→ **Exercise prompt**: Check every line below for the string "automatic", and copy the lines that contain it.

##############################

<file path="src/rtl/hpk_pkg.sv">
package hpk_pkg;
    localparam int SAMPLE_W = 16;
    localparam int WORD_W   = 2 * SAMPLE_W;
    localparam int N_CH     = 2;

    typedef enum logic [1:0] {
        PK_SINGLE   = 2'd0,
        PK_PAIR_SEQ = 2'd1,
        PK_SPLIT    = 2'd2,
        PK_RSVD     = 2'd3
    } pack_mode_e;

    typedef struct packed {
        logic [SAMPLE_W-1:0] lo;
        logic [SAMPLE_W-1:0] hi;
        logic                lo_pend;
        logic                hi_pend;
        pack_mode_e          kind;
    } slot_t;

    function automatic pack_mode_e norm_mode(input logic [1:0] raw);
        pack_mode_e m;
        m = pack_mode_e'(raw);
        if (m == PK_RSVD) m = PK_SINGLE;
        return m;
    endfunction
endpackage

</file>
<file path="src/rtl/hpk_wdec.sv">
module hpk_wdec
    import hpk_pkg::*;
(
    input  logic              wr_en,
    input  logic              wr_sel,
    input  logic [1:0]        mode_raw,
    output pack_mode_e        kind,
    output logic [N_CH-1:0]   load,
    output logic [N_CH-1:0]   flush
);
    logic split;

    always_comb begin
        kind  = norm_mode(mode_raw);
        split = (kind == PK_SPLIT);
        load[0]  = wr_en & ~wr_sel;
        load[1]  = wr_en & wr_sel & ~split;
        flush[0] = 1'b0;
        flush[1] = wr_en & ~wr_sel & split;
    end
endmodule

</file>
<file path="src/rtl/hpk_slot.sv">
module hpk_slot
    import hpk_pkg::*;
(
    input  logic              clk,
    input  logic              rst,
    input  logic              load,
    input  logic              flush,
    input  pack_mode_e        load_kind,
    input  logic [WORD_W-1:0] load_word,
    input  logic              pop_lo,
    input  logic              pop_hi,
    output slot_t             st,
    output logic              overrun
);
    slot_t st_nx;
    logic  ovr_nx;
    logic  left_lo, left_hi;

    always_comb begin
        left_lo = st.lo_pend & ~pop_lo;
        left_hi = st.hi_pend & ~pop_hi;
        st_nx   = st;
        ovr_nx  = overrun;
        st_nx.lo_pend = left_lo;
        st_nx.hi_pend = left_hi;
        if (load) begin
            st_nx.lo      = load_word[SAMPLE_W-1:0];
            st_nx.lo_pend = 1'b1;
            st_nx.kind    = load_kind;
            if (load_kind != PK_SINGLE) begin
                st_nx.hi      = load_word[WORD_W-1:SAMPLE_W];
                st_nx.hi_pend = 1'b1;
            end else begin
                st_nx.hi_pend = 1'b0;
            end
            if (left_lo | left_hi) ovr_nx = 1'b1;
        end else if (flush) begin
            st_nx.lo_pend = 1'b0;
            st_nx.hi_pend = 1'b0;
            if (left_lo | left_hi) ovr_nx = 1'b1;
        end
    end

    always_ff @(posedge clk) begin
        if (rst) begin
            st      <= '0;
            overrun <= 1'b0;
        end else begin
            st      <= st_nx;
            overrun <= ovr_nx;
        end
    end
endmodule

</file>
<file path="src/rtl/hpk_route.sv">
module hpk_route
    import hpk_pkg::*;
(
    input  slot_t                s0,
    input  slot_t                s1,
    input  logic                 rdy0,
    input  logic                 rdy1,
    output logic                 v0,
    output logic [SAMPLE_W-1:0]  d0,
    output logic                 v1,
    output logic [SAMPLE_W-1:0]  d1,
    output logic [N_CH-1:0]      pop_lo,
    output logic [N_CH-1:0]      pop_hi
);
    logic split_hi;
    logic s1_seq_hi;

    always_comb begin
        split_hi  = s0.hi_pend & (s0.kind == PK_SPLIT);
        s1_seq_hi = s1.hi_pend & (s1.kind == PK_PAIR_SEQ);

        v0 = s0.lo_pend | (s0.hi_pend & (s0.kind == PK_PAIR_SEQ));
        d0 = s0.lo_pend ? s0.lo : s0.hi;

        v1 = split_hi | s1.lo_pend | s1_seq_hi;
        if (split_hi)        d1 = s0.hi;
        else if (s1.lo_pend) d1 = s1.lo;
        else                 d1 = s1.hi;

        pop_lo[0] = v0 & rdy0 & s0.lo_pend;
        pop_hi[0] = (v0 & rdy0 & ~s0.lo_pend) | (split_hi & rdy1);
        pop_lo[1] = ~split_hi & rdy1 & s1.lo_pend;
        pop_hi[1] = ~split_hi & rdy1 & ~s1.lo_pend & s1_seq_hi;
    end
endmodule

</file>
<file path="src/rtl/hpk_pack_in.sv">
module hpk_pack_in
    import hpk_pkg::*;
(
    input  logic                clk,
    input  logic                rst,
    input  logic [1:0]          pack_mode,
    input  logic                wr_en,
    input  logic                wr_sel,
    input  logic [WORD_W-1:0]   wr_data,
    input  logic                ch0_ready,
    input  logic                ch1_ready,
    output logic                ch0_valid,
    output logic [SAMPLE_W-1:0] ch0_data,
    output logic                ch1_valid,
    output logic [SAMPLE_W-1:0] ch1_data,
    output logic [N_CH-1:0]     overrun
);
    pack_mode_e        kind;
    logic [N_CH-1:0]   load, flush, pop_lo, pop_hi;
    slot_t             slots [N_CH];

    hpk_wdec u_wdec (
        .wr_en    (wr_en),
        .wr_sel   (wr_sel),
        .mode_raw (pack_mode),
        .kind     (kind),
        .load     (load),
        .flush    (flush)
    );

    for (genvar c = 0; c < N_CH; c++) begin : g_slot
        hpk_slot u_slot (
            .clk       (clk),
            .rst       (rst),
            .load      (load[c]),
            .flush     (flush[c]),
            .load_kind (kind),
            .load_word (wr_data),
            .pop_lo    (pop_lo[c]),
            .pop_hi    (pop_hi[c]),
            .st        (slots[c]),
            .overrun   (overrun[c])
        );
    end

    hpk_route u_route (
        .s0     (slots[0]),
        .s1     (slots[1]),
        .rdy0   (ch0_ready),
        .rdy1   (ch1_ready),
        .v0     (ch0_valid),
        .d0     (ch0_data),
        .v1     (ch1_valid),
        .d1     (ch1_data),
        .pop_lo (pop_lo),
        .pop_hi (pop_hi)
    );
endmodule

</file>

##############################

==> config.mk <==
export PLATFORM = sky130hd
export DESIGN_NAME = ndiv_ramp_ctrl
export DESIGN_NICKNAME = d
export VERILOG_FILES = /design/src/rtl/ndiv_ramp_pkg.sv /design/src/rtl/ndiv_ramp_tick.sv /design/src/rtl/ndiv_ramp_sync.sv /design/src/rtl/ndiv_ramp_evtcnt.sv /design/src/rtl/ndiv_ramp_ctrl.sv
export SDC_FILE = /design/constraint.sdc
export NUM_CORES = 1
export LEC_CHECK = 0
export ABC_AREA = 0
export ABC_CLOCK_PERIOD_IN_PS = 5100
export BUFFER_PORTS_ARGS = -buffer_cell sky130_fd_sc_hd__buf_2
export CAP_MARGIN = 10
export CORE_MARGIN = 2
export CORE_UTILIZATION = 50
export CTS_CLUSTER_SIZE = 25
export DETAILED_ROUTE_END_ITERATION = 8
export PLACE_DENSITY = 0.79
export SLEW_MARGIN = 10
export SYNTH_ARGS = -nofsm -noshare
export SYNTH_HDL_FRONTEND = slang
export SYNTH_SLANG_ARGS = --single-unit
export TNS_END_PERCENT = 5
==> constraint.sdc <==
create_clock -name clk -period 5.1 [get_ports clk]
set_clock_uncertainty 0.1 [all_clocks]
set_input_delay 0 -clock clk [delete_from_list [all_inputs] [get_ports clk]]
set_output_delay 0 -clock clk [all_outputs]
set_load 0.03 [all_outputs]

##############################

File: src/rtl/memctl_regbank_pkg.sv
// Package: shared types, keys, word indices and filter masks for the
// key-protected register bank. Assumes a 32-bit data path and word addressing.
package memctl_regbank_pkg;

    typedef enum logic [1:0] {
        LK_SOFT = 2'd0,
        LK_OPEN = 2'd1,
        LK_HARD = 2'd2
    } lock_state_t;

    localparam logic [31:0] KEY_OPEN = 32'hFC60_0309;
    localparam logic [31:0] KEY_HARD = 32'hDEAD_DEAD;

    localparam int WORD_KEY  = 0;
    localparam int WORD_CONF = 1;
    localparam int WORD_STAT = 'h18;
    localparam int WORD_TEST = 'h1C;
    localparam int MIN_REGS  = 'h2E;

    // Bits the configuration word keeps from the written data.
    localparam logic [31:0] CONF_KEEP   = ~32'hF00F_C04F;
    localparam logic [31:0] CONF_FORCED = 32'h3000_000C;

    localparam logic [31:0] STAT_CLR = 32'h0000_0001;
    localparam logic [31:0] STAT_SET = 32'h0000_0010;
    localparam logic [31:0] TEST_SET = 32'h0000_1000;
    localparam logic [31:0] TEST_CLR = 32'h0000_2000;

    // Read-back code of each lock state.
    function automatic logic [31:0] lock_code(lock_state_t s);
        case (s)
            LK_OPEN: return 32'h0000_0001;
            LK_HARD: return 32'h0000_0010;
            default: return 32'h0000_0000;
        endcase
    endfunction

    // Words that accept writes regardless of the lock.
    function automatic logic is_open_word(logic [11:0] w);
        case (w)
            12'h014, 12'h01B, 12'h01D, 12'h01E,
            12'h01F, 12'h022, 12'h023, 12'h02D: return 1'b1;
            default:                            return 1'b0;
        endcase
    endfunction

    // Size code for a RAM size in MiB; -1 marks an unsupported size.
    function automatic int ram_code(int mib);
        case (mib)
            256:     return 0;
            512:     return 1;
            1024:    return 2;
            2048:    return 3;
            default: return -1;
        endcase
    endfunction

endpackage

##############################

→ **Completed exercise**:
    function automatic pack_mode_e norm_mode(input logic [1:0] raw);
    function automatic logic [31:0] lock_code(lock_state_t s);
    function automatic logic is_open_word(logic [11:0] w);
    function automatic int ram_code(int mib);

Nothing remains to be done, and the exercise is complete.